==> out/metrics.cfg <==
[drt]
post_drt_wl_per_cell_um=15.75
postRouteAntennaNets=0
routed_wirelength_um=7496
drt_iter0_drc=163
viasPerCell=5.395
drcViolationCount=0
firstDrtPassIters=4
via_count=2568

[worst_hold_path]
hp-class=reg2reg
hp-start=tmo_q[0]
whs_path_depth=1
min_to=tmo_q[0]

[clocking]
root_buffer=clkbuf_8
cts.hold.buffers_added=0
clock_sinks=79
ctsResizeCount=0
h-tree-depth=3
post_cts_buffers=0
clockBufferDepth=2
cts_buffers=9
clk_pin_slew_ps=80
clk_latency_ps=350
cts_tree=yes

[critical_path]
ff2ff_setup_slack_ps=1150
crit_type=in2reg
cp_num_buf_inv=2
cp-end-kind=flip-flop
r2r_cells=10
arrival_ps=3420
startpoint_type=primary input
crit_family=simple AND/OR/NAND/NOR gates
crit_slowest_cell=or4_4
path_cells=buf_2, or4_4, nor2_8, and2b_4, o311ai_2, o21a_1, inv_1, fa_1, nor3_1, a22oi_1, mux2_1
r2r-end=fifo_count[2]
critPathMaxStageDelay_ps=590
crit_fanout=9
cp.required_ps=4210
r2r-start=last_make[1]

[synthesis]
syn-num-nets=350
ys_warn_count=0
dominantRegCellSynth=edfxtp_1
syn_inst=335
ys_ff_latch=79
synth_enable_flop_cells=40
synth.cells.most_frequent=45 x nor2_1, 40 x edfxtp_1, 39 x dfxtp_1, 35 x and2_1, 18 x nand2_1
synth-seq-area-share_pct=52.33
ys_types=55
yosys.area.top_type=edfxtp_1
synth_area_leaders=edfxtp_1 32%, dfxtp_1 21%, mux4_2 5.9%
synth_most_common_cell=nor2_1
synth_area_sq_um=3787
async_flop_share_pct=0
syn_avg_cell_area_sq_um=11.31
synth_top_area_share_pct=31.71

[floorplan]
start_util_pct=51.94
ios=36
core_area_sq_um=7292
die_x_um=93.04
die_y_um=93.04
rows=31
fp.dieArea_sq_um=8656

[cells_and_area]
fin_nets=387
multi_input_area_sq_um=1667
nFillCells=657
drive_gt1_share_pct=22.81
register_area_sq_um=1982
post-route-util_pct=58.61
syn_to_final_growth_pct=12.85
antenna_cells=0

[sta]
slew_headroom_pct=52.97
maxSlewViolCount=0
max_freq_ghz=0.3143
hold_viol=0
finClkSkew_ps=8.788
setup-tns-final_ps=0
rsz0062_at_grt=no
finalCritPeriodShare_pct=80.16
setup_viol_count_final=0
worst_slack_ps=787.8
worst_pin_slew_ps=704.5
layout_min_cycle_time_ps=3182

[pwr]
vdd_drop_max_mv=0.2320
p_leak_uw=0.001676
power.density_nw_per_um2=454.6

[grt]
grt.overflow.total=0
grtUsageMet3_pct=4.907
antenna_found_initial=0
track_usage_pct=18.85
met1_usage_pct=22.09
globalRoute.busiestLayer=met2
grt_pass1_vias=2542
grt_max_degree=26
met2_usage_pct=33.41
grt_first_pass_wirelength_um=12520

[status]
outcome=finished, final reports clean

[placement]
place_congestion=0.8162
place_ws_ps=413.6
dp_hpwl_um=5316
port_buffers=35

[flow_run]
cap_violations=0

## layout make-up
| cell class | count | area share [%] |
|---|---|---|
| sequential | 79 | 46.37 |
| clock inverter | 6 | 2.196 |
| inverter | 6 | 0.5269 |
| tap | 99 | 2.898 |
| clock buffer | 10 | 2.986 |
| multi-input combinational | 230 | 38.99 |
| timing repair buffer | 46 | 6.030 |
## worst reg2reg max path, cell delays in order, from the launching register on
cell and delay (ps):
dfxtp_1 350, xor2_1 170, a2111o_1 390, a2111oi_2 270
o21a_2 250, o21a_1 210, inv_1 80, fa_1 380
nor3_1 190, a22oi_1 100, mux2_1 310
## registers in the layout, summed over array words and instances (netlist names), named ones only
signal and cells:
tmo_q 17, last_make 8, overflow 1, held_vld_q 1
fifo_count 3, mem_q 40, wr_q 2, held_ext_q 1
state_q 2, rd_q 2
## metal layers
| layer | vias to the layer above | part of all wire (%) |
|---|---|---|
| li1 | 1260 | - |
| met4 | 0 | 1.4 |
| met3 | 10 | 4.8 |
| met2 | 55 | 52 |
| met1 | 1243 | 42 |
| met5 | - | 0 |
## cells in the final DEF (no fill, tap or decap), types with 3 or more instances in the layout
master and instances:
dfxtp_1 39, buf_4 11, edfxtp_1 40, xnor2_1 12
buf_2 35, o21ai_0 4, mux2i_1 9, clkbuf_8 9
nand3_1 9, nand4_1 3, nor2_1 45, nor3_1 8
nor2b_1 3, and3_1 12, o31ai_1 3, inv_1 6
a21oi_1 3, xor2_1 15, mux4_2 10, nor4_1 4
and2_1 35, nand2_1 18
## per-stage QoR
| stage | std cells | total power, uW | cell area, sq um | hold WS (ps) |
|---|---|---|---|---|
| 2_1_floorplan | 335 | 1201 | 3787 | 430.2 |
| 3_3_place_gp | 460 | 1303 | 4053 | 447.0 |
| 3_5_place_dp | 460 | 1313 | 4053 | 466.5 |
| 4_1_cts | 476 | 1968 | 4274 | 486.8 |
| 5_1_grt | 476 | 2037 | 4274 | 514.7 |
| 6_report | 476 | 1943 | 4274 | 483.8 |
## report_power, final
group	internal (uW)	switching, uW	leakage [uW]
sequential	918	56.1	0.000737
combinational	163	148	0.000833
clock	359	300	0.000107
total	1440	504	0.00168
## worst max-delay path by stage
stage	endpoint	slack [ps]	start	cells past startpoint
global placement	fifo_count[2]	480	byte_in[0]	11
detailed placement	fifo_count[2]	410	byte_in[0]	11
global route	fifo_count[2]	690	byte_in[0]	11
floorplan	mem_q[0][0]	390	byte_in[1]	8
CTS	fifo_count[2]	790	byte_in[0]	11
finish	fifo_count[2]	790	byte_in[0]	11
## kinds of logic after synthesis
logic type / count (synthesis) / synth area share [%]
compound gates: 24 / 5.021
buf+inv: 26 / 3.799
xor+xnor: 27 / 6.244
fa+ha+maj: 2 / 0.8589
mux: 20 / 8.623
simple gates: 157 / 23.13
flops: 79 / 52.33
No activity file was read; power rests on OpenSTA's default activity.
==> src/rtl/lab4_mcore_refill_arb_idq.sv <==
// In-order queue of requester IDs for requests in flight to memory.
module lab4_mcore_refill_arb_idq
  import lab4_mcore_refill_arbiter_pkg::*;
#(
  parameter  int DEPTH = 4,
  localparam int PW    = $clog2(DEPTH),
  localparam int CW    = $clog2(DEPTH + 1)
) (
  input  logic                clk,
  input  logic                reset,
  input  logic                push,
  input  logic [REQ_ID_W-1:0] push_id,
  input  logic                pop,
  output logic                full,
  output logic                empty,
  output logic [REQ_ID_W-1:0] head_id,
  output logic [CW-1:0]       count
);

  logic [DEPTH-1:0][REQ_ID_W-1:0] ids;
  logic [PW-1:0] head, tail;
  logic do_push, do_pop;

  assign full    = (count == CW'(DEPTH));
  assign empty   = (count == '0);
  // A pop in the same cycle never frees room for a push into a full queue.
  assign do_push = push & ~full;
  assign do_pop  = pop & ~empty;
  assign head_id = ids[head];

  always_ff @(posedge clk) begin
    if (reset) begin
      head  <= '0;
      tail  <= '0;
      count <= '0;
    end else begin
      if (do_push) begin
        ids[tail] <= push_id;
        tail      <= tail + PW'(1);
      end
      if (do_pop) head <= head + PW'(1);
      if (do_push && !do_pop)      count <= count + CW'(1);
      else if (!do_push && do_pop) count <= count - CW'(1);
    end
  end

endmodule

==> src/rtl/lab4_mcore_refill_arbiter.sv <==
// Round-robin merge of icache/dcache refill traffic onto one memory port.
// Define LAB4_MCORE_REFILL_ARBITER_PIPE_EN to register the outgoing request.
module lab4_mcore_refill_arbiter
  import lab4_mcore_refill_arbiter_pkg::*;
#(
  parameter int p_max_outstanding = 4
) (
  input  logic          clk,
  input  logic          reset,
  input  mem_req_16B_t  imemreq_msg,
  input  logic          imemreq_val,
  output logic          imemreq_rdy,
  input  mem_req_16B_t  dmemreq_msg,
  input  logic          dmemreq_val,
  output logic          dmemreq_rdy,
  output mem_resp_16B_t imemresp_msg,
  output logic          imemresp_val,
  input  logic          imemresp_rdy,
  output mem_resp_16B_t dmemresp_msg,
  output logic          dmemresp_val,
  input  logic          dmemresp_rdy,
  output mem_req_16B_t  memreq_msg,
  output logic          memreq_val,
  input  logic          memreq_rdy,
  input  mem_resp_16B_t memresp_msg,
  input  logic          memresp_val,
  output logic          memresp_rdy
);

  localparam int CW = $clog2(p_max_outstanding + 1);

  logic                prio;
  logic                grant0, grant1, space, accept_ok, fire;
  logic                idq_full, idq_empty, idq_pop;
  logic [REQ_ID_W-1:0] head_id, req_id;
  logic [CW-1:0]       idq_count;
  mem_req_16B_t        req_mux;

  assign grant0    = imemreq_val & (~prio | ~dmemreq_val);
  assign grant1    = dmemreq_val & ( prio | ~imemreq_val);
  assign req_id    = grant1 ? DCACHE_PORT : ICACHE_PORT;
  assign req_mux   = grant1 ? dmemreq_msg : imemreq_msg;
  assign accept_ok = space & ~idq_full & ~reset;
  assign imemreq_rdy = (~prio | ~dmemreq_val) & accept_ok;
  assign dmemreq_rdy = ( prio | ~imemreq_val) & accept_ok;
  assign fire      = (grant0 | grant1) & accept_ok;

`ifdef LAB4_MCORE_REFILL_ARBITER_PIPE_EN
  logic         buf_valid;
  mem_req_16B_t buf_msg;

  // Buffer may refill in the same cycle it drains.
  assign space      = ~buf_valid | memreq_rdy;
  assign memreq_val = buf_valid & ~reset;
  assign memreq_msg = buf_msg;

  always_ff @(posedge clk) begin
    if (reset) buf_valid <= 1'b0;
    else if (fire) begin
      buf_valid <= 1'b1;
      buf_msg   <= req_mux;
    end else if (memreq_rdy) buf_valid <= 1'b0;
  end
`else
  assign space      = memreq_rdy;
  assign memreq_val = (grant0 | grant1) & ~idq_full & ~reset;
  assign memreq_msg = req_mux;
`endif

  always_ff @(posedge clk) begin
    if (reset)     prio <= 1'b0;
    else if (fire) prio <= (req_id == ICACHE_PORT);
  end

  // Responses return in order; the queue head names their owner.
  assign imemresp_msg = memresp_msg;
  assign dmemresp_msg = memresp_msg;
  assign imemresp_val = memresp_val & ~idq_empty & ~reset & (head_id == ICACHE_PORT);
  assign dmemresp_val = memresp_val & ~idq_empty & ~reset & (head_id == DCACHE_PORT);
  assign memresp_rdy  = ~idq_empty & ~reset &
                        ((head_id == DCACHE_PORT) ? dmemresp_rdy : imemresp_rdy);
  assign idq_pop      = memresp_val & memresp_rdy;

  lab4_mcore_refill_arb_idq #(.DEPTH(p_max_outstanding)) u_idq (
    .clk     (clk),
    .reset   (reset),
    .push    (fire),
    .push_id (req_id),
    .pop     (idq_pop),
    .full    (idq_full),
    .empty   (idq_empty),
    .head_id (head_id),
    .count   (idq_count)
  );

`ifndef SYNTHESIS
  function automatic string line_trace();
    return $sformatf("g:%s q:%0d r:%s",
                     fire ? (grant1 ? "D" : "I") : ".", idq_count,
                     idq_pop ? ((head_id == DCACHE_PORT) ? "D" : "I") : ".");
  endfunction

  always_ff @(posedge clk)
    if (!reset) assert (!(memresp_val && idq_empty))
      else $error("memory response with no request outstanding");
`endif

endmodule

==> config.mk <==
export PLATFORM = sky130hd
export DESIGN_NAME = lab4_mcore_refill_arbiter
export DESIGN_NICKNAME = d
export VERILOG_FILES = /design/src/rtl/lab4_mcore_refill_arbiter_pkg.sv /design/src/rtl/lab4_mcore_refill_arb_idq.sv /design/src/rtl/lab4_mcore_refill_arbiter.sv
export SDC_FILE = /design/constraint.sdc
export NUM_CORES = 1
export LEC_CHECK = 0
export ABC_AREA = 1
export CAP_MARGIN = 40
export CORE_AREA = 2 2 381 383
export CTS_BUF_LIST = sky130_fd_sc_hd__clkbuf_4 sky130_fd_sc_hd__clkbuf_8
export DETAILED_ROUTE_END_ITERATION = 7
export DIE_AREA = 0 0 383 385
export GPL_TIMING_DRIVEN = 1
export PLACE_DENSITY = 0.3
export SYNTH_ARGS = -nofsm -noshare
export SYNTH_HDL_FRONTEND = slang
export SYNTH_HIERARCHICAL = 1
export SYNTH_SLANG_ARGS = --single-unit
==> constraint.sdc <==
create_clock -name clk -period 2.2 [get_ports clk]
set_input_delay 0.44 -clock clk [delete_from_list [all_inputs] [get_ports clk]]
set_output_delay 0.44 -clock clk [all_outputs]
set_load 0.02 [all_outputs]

+++++

Only the lines above from the line with "[floorplan]" to the line with "slew_headroom_pct=52.97", those two lines included, should be reproduced exactly.

[floorplan]
start_util_pct=51.94
ios=36
core_area_sq_um=7292
die_x_um=93.04
die_y_um=93.04
rows=31
fp.dieArea_sq_um=8656

[cells_and_area]
fin_nets=387
multi_input_area_sq_um=1667
nFillCells=657
drive_gt1_share_pct=22.81
register_area_sq_um=1982
post-route-util_pct=58.61
syn_to_final_growth_pct=12.85
antenna_cells=0

[sta]
slew_headroom_pct=52.97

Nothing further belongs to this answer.